The sites were partitioned and a dummy variable created according to the spatial trend exhibited in PCNM vector 1 map to further explore how ecological conditions may be driving spatial community structure. Multivariate dispersion as proposed by Anderson et al. (2006) is a technique which weights an order of magnitude change in abundance the same as a change in species composition. This was important for the ELFA data which does not define individual microbial species but rather abundance of fatty acids. First, Bray-Curtis was chosen as a measure of ecological dissimilarity, then Euclidean distance based upon the dissimilarity algorithm was preserved by use of principal coordinate analysis (PCO), so that distance of an individual unit to the group centroid could be calculated. A p-value was then obtained by permuting least square residuals. The availability of this multivariate test, termed PERMDISP, for homogeneity amongst group diversity also allows for the option to superimpose biological diversity with environmental heterogeneity and test robustly for differences in structure. PRIMER 6 and PERMANOVA + software (Clarke and Gorley, 2006) was used to assess group dispersal post north-south separation.
Prior to PERMDISP, we normalized the environmental variables to adjust for different measurement scales and used Euclidean distance as a measure between sites to form a resemblance matrix. PERMDISP was performed using distance to group centroids and P- values obtained via 9999 permutations as recommended by Anderson (2006). PCO was used for visual representation of group dispersal for environmental factors.

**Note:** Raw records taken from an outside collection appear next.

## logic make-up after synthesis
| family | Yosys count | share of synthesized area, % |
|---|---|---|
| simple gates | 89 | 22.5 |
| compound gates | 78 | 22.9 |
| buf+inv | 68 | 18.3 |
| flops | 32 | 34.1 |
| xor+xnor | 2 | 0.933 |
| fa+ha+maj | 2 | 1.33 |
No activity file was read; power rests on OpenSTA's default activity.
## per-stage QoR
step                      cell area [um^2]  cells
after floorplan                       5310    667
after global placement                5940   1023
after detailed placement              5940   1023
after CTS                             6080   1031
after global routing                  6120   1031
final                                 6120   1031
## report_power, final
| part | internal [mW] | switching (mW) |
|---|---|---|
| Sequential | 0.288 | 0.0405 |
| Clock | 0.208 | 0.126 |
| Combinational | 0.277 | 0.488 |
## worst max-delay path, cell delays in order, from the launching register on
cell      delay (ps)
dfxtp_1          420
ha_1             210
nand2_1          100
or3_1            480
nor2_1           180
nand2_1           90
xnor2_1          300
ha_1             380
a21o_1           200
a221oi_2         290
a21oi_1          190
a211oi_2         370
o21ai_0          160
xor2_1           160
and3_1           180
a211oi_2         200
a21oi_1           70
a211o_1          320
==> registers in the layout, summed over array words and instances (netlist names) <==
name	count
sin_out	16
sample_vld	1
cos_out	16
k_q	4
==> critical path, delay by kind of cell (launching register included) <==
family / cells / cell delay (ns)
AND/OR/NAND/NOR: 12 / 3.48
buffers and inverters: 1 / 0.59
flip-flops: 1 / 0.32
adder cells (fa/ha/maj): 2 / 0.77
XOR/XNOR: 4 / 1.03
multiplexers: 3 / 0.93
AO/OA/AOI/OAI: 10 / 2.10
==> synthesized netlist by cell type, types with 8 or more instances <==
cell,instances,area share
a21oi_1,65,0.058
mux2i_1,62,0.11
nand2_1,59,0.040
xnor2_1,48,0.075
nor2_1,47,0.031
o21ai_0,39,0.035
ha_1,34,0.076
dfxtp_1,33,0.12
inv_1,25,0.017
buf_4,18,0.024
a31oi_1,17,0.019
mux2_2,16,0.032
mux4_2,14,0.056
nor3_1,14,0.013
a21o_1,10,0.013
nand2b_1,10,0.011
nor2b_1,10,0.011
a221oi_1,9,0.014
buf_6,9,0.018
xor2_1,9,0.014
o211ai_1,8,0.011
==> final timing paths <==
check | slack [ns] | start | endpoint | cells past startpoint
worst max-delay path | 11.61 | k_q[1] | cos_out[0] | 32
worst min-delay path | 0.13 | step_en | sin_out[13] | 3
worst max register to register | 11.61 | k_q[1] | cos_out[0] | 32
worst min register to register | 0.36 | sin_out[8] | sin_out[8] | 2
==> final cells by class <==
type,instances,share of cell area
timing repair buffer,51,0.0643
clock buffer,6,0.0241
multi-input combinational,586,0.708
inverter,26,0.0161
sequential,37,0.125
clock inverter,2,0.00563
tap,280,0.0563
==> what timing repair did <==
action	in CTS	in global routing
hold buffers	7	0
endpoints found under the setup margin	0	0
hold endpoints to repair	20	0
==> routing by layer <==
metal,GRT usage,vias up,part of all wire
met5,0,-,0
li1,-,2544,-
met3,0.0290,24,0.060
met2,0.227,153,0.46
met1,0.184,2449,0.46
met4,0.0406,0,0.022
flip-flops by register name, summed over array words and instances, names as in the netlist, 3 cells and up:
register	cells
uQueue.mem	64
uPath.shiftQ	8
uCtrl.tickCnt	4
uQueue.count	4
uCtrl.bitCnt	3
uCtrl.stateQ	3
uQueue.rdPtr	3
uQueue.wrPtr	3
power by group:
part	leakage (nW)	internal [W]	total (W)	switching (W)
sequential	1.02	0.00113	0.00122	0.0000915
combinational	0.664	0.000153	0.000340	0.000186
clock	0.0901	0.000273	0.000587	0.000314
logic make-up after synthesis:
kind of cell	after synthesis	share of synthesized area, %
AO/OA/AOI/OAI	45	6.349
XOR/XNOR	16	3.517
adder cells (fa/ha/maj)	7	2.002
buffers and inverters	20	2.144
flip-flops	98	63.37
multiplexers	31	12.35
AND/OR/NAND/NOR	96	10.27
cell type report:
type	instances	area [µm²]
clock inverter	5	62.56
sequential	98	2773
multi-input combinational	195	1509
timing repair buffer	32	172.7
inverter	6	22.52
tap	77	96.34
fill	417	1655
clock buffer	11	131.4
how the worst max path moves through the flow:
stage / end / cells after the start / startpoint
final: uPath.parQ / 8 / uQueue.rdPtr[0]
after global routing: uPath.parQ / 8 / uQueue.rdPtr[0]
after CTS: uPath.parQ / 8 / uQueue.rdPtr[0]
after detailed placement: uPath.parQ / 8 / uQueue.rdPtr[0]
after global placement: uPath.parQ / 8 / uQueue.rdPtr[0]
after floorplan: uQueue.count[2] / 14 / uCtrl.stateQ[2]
### src/rtl/fuse_seq_pkg.sv
package fuse_seq_pkg;
  // Control-word bit positions; the fuse array decodes these.
  localparam int unsigned B_CSB    = 0;
  localparam int unsigned B_STROBE = 1;
  localparam int unsigned B_LOAD   = 2;
  localparam int unsigned B_PGENB  = 3;
  localparam int unsigned B_PS     = 4;
  localparam int unsigned B_PD     = 5;
  localparam int unsigned B_RSB    = 7;
  localparam int unsigned B_SFTSEL = 9;

  typedef enum logic [2:0] {
    PH_IDLE,
    PH_SCAN,
    PH_SETUP,
    PH_STROBE,
    PH_HOLD
  } phase_e;
endpackage

### src/rtl/fuse_bit_walker.sv
// Finds the lowest set bit at or above the cursor and below the limit.
module fuse_bit_walker #(
  parameter int NBITS = 32,
  parameter int CUR_W = 6
) (
  input  logic [NBITS-1:0] bits_i,
  input  logic [CUR_W-1:0] cursor_i,
  input  logic [CUR_W-1:0] limit_i,
  output logic             found_o,
  output logic [CUR_W-1:0] idx_o
);
  always_comb begin
    found_o = 1'b0;
    idx_o   = '0;
    for (int j = NBITS - 1; j >= 0; j--) begin
      if (bits_i[j] && (CUR_W'(j) >= cursor_i) && (CUR_W'(j) < limit_i)) begin
        found_o = 1'b1;
        idx_o   = CUR_W'(j);
      end
    end
  end
endmodule

### src/rtl/fuse_phase_timer.sv
// Counts cycles inside a phase; last_o marks the final cycle of len_i.
module fuse_phase_timer #(
  parameter int TMR_W = 12
) (
  input  logic             clk,
  input  logic             rst_n,
  input  logic             clr_i,
  input  logic [TMR_W-1:0] len_i,
  output logic             last_o
);
  logic [TMR_W-1:0] cnt_q;

  always_ff @(posedge clk or negedge rst_n) begin
    if (!rst_n)     cnt_q <= '0;
    else if (clr_i) cnt_q <= '0;
    else            cnt_q <= cnt_q + 1'b1;
  end

  assign last_o = (cnt_q == len_i - 1'b1);
endmodule
File: src/rtl/nrdiv_pkg.sv
package nrdiv_pkg;

  // Quotient-sign update: old top bit, adder carry/borrow and divisor sign.
  function automatic logic nrdiv_q_sel(input logic pq, input logic cf, input logic m);
    return pq ^ cf ^ m;
  endfunction

  // Link bit reports agreement between new q and m.
  function automatic logic nrdiv_t_sel(input logic q, input logic m);
    return ~(q ^ m);
  endfunction

endpackage

File: src/rtl/nrdiv_step_core.sv
module nrdiv_step_core #(
  parameter int W = 32
) (
  input  logic [W-1:0] rem,
  input  logic [W-1:0] dvs,
  input  logic         q_in,
  input  logic         m_in,
  input  logic         t_in,
  output logic [W-1:0] rem_nxt,
  output logic         q_nxt,
  output logic         t_nxt,
  output logic         sub_sel,
  output logic         cf,
  output logic         pq
);
  import nrdiv_pkg::*;

  // W+1 bit add or subtract; top bit is carry-out or borrow.
  function automatic logic [W:0] addsub(input logic [W-1:0] a, input logic [W-1:0] b,
                                        input logic sub);
    logic [W:0] ax;
    logic [W:0] bx;
    ax = {1'b0, a};
    bx = {1'b0, b};
    return sub ? (ax - bx) : (ax + bx);
  endfunction

  logic [W-1:0] shifted;
  logic [W:0]   sum_ext;

  always_comb begin
    pq      = rem[W-1];
    shifted = {rem[W-2:0], t_in};
    sub_sel = (q_in == m_in);
    sum_ext = addsub(shifted, dvs, sub_sel);
    cf      = sum_ext[W];
    rem_nxt = sum_ext[W-1:0];
    q_nxt   = nrdiv_q_sel(pq, cf, m_in);
    t_nxt   = nrdiv_t_sel(q_nxt, m_in);
  end

endmodule

File: src/rtl/nrdiv_seq.sv
module nrdiv_seq #(
  parameter int CW = 6
) (
  input  logic          clk,
  input  logic          rst_n,
  input  logic          start,
  input  logic          step_en,
  input  logic [CW-1:0] count,
  output logic          busy,
  output logic          done,
  output logic          fire
);
  logic [CW-1:0] left;

  assign fire = busy & step_en & ~start;

  always_ff @(posedge clk or negedge rst_n) begin
    if (!rst_n) begin
      left <= '0;
      busy <= 1'b0;
      done <= 1'b0;
    end else if (start) begin
      left <= count;
      busy <= (count != '0);
      done <= (count == '0);
    end else if (fire) begin
      left <= left - CW'(1);
      if (left == CW'(1)) begin
        busy <= 1'b0;
        done <= 1'b1;
      end
    end
  end

endmodule

File: src/rtl/nrdiv_state.sv
module nrdiv_state #(
  parameter int W = 32
) (
  input  logic         clk,
  input  logic         rst_n,
  input  logic         load,
  input  logic         fire,
  input  logic         chain_in,
  input  logic [W-1:0] init_rem,
  input  logic [W-1:0] init_dq,
  input  logic [W-1:0] divisor,
  input  logic         init_q,
  input  logic         init_m,
  input  logic         init_t,
  input  logic [W-1:0] rem_nxt,
  input  logic         q_nxt,
  input  logic         t_nxt,
  output logic [W-1:0] rem,
  output logic [W-1:0] dq,
  output logic [W-1:0] dvs,
  output logic         q,
  output logic         m,
  output logic         t,
  output logic         chain,
  output logic         t_in
);
  assign t_in = chain ? dq[W-1] : t;

  always_ff @(posedge clk or negedge rst_n) begin
    if (!rst_n) begin
      rem   <= '0;
      dq    <= '0;
      dvs   <= '0;
      q     <= 1'b0;
      m     <= 1'b0;
      t     <= 1'b0;
      chain <= 1'b0;
    end else if (load) begin
      rem   <= init_rem;
      dq    <= init_dq;
      dvs   <= divisor;
      q     <= init_q;
      m     <= init_m;
      t     <= init_t;
      chain <= chain_in;
    end else if (fire) begin
      rem <= rem_nxt;
      q   <= q_nxt;
      t   <= t_nxt;
      if (chain) dq <= {dq[W-2:0], t_nxt};
    end
  end

endmodule

File: src/rtl/nrdiv_unit.sv
module nrdiv_unit #(
  parameter int W         = 32,
  parameter int MAX_STEPS = W,
  localparam int CW       = $clog2(MAX_STEPS + 1)
) (
  input  logic          clk,
  input  logic          rst_n,
  input  logic          start,
  input  logic          chain,
  input  logic          step_en,
  input  logic [CW-1:0] step_count,
  input  logic [W-1:0]  init_rem,
  input  logic [W-1:0]  init_dq,
  input  logic [W-1:0]  divisor,
  input  logic          init_q,
  input  logic          init_m,
  input  logic          init_t,
  output logic          busy,
  output logic          done,
  output logic [W-1:0]  rem_out,
  output logic [W-1:0]  dq_out,
  output logic          q_out,
  output logic          t_out
);
  logic          fire;
  logic [W-1:0]  rem_q, dq_q, dvs_q, rem_nxt;
  logic          q_q, m_q, t_q, chain_q, t_in;
  logic          q_nxt, t_nxt, sub_sel, cf, pq;

  nrdiv_seq #(.CW(CW)) u_seq (
    .clk(clk), .rst_n(rst_n), .start(start), .step_en(step_en),
    .count(step_count), .busy(busy), .done(done), .fire(fire)
  );

  nrdiv_state #(.W(W)) u_state (
    .clk(clk), .rst_n(rst_n), .load(start), .fire(fire), .chain_in(chain),
    .init_rem(init_rem), .init_dq(init_dq), .divisor(divisor),
    .init_q(init_q), .init_m(init_m), .init_t(init_t),
    .rem_nxt(rem_nxt), .q_nxt(q_nxt), .t_nxt(t_nxt),
    .rem(rem_q), .dq(dq_q), .dvs(dvs_q), .q(q_q), .m(m_q), .t(t_q),
    .chain(chain_q), .t_in(t_in)
  );

  nrdiv_step_core #(.W(W)) u_core (
    .rem(rem_q), .dvs(dvs_q), .q_in(q_q), .m_in(m_q), .t_in(t_in),
    .rem_nxt(rem_nxt), .q_nxt(q_nxt), .t_nxt(t_nxt),
    .sub_sel(sub_sel), .cf(cf), .pq(pq)
  );

  assign rem_out = rem_q;
  assign dq_out  = dq_q;
  assign q_out   = q_q;
  assign t_out   = t_q;

endmodule

File: config.mk
export PLATFORM = sky130hd
export DESIGN_NAME = nrdiv_unit
export DESIGN_NICKNAME = d
export VERILOG_FILES = /design/src/rtl/nrdiv_pkg.sv /design/src/rtl/nrdiv_step_core.sv /design/src/rtl/nrdiv_seq.sv /design/src/rtl/nrdiv_state.sv /design/src/rtl/nrdiv_unit.sv
export SDC_FILE = /design/constraint.sdc
export NUM_CORES = 1
export LEC_CHECK = 0
export ABC_AREA = 1
export ABC_CLOCK_PERIOD_IN_PS = 3400
export BUFFER_PORTS_ARGS = -buffer_cell sky130_fd_sc_hd__buf_2
export CORE_UTILIZATION = 56
export DETAILED_ROUTE_END_ITERATION = 10
export PLACE_DENSITY = 0.85
export SYNTH_ARGS = -nofsm -noshare
export SYNTH_HDL_FRONTEND = slang
export SYNTH_HIERARCHICAL = 1
export SYNTH_SLANG_ARGS = --single-unit
File: constraint.sdc
create_clock -name clk -period 3.4 [get_ports clk]
set_input_delay 0.68 -clock clk [delete_from_list [all_inputs] [get_ports clk]]
set_output_delay 0.68 -clock clk [all_outputs]
set_load 0.02 [all_outputs]
==> results.cfg, run 1 <==
[power]
p_sw_uw = 2440
switching_share_pct = 45.0
powerDensity_mw_per_mm2 = 564
p_leak_uw = 0.00527
clkPwrFrac_pct = 20.1
power_frac_comb_pct = 49.7
p_seq_share_pct = 30.2
irDropWorstVdd_mv = 0.307
power.total_uw = 5410
intPower_uw = 2980

[die]
initial_core_util_pct = 57.3
coreArea_mm2 = 0.0138
die_w_um = 121
dieArea_mm2 = 0.0146
rows = 43
die_h_um = 121
ios = 178

[global_route]
grt_pass1_wl_mm = 35.1
grt_overflow = 0
grt.total_usage_pct = 30.2
grt_pass1_vias = 7380
antenna_found_initial = 0
grt_start_max_net_pins = 68

[placed_design]
pre_cts_ws_ns = 0.0528
place_hpwl_mm = 16.4
post_dp_cell_area_mm2 = 0.00894
portBuffers = 177
gp_congestion = 0.925

[worst_setup_path]
r2r_cells = 21
worstPathRequired_ns = 3.70
worst_ep_arrival_time_ns = 3.68
crit_slowest_cell = dfrtp_1
cpPeakStageDelay_ns = 0.41
critical_path_class = register to register
worstSetupEndpointType = register
worst_setup_path_start_kind = register
rrSetupSlack_ns = 0.02
worstPathCellList = inv_2 > nand3_4 > nor3_4 > nand3_2 > o21ai_4 > xor2_1 > inv_1 > ha_1 > nand2_4 > inv_2 > a21oi_2 > nand2_2 > a21oi_4 > nand2_2 > nand2_2 > nand3_2 > nand2_2 > nand2_1 > nand2_1 > nand2_1 > nand2_1
path_max_fanout = 4

[cts]
cts-root-buf = clkbuf_16
worstSkewPairLatency_ns = 0.36
cts.reportedPaths.clkPinSlew_ns = 0.08
h-tree-depth = 3
cts_sinks = 108
cts_made_buffers = 9
clk_path_buf_depth = 2
cts_tree = yes

[route]
drt_iter0_markers = 584
ant_nets = 0
vias = 8163
wl_per_cell_um = 14.7
drcViolationCount = 0
viasPerCell = 5.38
drt_wl_total_mm = 22.4
dr.pass1.iters = 5

[sta]
final.setup.worst_slack_ns = 0.0185
period_needed_ns = 3.38
rsz0062_at_grt = true
worstMarginPinSlew_ns = 1.11
slew_headroom_pct = 26.0
final-setup-viol-count = 0
skew_ns = 0.00483
finalMaxSlewViolations = 0
finalHoldViolations = 0
timing.fmax_ghz = 0.296
finalCritPeriodShare_pct = 99.5

[final_layout]
diodes = 0
layout-drive-gt1-share_pct = 24.8
finalNetCount = 1478
finish.utilization_pct = 69.4
area_growth_pct = 21.1
final_area_mm2 = 0.00959

[yosys]
netlist_area_mm2 = 0.00793
postSynthCellCount = 1158
synth_area_per_cell_um2 = 6.84
yosysWarnings = 6
synth_nets = 1304

[min_path]
hold_class = primary input to async pin

[status]
status = completed

[flow_run]
maxCapViolCount = 0
final cells by class:
| type | instances | area [um^2] |
|---|---|---|
| multi-input combinational | 929 | 4950 |
| fill | 1199 | 4230 |
| sequential | 108 | 2710 |
| timing repair buffer | 197 | 1070 |
| inverter | 87 | 337 |
| clock buffer | 10 | 239 |
| tap | 180 | 225 |
| clock inverter | 6 | 66.3 |
through the flow:
step | TNS [ns] | hold slack [ns] | cells
CTS | 0 | 0.385 | 1506
floorplan | 0 | 0.384 | 1158
detailed placement | 0 | 0.471 | 1490
global route | -0.283 | 0.415 | 1517
finish | 0 | 0.361 | 1517
global placement | 0 | 0.458 | 1490
final timing paths:
| path | start | endpoint |
|---|---|---|
| max | u_state/dvs[0] | u_state/dq[0] |
| min | rst_n | u_state/rem[5] |
| max reg2reg | u_state/dvs[0] | u_state/dq[0] |
| min reg2reg | u_state/dvs[15] | u_state/dvs[15] |
| max in group asynchronous | rst_n | u_state/dvs[24] |
| min in group clk | u_state/dvs[15] | u_state/dvs[15] |
power by group through the flow:
stage / registers, uW / clock network [uW] / logic (uW)
floorplan: 1750 / 0 / 1700
global placement: 1640 / 0 / 2430
detailed placement: 1640 / 0 / 2470
CTS: 1620 / 1100 / 2470
global route: 1660 / 1160 / 2960
finish: 1630 / 1090 / 2690
critical path: cells and delay by family (launching register included):
| family | cells | cell delay, ns |
|---|---|---|
| buffers and inverters | 3 | 0.23 |
| adders and majority gates | 1 | 0.38 |
| AOI/OAI and AO/OA | 3 | 0.58 |
| DFF | 1 | 0.41 |
| xor gates and xnor gates | 1 | 0.18 |
| and+or+nand+nor | 13 | 1.55 |
state kept, by name, indices dropped and copies added (netlist names):
name           count
u_state/rem       32
u_state/t          1
u_state/m          1
u_state/q          1
u_state/dvs       32
u_seq/done         1
u_state/dq        32
u_seq/left         6
u_state/chain      1
u_seq/busy         1
layout by cell type, fill, tap and decap left out, types with 3 or more instances in the layout:
cell,n
a21o_1,4
a21oi_1,34
a21oi_2,6
a21oi_4,3
buf_2,175
buf_4,20
clkbuf_16,9
dfrtp_1,105
dfrtp_2,3
ha_1,27
ha_2,3
ha_4,5
inv_1,71
inv_2,14
inv_6,3
nand2_1,524
nand2_2,31
nand2_4,3
nand3_1,72
nand3_2,10
nand4_1,5
nor2_1,60
nor2_2,10
nor2_4,6
nor3_1,6
o211ai_1,3
o21ai_0,13
o21ai_1,8
o21ai_2,3
o21bai_1,6
xnor2_1,15
xor2_1,39
metal layers:
layer  part of all wire (%)  GRT usage [%]  up-vias
li1                       -              -     3998
met1                     43           40.0     3786
met2                     47           48.7      332
met3                    6.9           6.77       47
met4                    2.8           9.65        0
met5                      0              0        -
timing repair:
action,CTS,global route
hold buffers,0,0
buffers inserted,0,11
gates resized for setup,0,56
endpoints found under the setup margin,0,6
(Power assumes the default switching activity.)
==> inputs of run 2 (changes only) <==
ABC_CLOCK_PERIOD_IN_PS = 4300   (was 3400)
CORE_UTILIZATION = 40   (was 56)
PLACE_DENSITY = 0.65   (was 0.85)
clock period = 4.3 ns   (was 3.4 ns; I/O delays follow)
==> results.cfg, run 2 (synthesis results as in run 1) <==
[status]
status = completed

[die]
dieArea_mm2 = 0.0204
die_w_um = 143
initial_core_util_pct = 40.7
coreArea_mm2 = 0.0195
rows = 51
die_h_um = 143
ios = 178

[route]
drt_iter0_markers = 404
viasPerCell = 4.88
drcViolationCount = 0
dr.pass1.iters = 5
drt_wl_total_mm = 22.1
vias = 7773
wl_per_cell_um = 13.9
ant_nets = 0

[cts]
clk_path_buf_depth = 2
h-tree-depth = 3
cts_tree = yes
cts.reportedPaths.clkPinSlew_ns = 0.07
post_cts_buffers = 0
postCtsHoldBufs = 0
worstSkewPairLatency_ns = 0.36
cts_sinks = 108
ctsResizeCount = 0
cts_made_buffers = 9
cts-root-buf = clkbuf_16

[global_route]
grt_overflow = 0
met3_usage_pct = 5.16
grt.total_usage_pct = 22.7
antenna_found_initial = 5
grtUsageMet1_pct = 29.7
grt_pass1_wl_mm = 36.4
grt_start_max_net_pins = 68
grt_pass1_vias = 7432
grt-busiest-layer = met2
gr-usage-met2_pct = 37.5

[sta]
skew_ns = 0.0108
setup_tns_ns = 0
finalMaxSlewViolations = 0
worstMarginPinSlew_ns = 1.12
finalHoldViolations = 0
slew_headroom_pct = 25.5
finalCritPeriodShare_pct = 80.2
timing.fmax_ghz = 0.290
rsz0062_at_grt = false
final-setup-viol-count = 0
final.setup.worst_slack_ns = 0.851
period_needed_ns = 3.45

[worst_setup_path]
cpPeakStageDelay_ns = 0.41
path_max_fanout = 21
worstPathRequired_ns = 4.59
worstPathCellList = or2_1 > nand2_2 > inv_2 > o21ai_1 > nand2_2 > a21oi_2 > xor2_1 > ha_1 > nand2_4 > inv_2 > a21oi_2 > nand2_1 > a21oi_2 > nand2_2 > nand2_1 > nand3_2 > nand2_1 > nand2_1 > nand2_1 > nand2_1 > nand2_1
critical_path_buf_inv_count = 2
crit_top_cell = nand2_1
critical_path_class = register to register
crit_family = simple AND/OR/NAND/NOR gates
worstSetupEndpointType = register
worst_ep_arrival_time_ns = 3.74
worst_setup_path_start_kind = register
crit_slowest_cell = dfrtp_1

[final_layout]
fill_cells = 2062
area_growth_pct = 17.6
regArea_mm2 = 0.00270
final_common_cell = nand2_1
layout-drive-gt1-share_pct = 20.8
final_cell_mix = 536 x nand2_1, 175 x buf_2, 108 x dfrtp_1, 79 x nand3_1, 72 x inv_1
finalNetCount = 1464
finish.utilization_pct = 47.9
multi_input_area_mm2 = 0.00471
largestRegisters = u_state/dq: 32 flops, u_state/dvs: 32 flops, u_state/rem: 32 flops

[flow_run]
maxCapViolCount = 0

[power]
irDropWorstVdd_mv = 0.237
p_leak_uw = 0.00515
powerDensity_mw_per_mm2 = 442

[placed_design]
portBuffers = 177
gp_congestion = 0.932
place_hpwl_mm = 17.1
pre_cts_ws_ns = 0.897

[min_path]
hold_class = register to register
run 2: area by class of cell:
| cell class | instances | area share [%] |
|---|---|---|
| sequential | 108 | 29.0 |
| tap | 265 | 3.56 |
| clock buffer | 10 | 2.46 |
| timing repair buffer | 183 | 10.0 |
| inverter | 87 | 3.58 |
| clock inverter | 6 | 0.765 |
| antenna | 4 | 0.107 |
| multi-input combinational | 929 | 50.5 |
run 2: worst paths after layout:
check	start	to	slack, ns	cells after the start
max	u_state/m	u_state/dq[0]	0.85	21
min	u_state/dvs[2]	u_state/dvs[2]	0.49	2
max reg2reg	u_state/m	u_state/dq[0]	0.85	21
min reg2reg	u_state/dvs[2]	u_state/dvs[2]	0.49	2
max in group asynchronous	rst_n	u_state/dvs[31]	2.89	2
min in group asynchronous	rst_n	u_state/rem[4]	0.50	1
run 2: report_power, final:
group          switching, uW  internal (uW)
Sequential               140           1150
Clock                    405            459
Combinational           1270            700
Total                   1820           2300
run 2: through the flow:
step | hold WS [ns] | area (um^2) | cells | total power (uW)
after floorplan | 0.442 | 7930 | 1158 | 2730
after global placement | 0.459 | 9010 | 1572 | 3240
after detailed placement | 0.483 | 9010 | 1572 | 3260
after CTS | 0.502 | 9310 | 1588 | 4140
after global routing | 0.528 | 9310 | 1588 | 4440
final | 0.494 | 9320 | 1592 | 4120
run 2: tightest hold or removal path: cells and delay by family (launching register included):
kind	cells	cell delay, ns
flip-flops	1	0.36
AND/OR/NAND/NOR	2	0.11
run 2: routing by layer:
metal / share of wire [%] / wire, um / up-vias
li1: - / - / 3995
met1: 47 / 10500 / 3562
met2: 46 / 10100 / 189
met3: 5.7 / 1260 / 25
met4: 1.3 / 280 / 2
met5: 0.059 / 13 / -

To identify more specific relationships between community composition and environmental drivers we also pooled fatty acid abundances according to their taxonomic representatives (e.g. 10Me 16:0 is indicative of Actinomycetes; see Chapter 2.1.3, Table 2.4). These pooled abundances were used as broad-scale indicators of key microbial community groups to partition more effectively the specific environmental influences on key group dispersal. These groupings were used as response variables in Generalized Linear Models (GLM) and
in PERMDISP to distinguish environmental drivers specific to each microbial fraction of the community.
Variable inflation factor (VIF) analysis was used in selection of appropriate environmental variables to minimise collinearity, performed in the ‘car’ package in R (Fox 2010) via the methodology of Zuur et al. (2007). All variables used in this analysis had a VIF value of < 4, beneath adequate threshold values recommended by Montgomery and Peck (1992). In the GLM, full models were initially fitted including all VIF selected variables and model fit inspected. Parameters, representative of environmental variables, were removed if doing so improved model fit until the minimum adequate model was found. In this way, the GLM models contained the strongest set of environmental predictors for each of the microbial responses variables.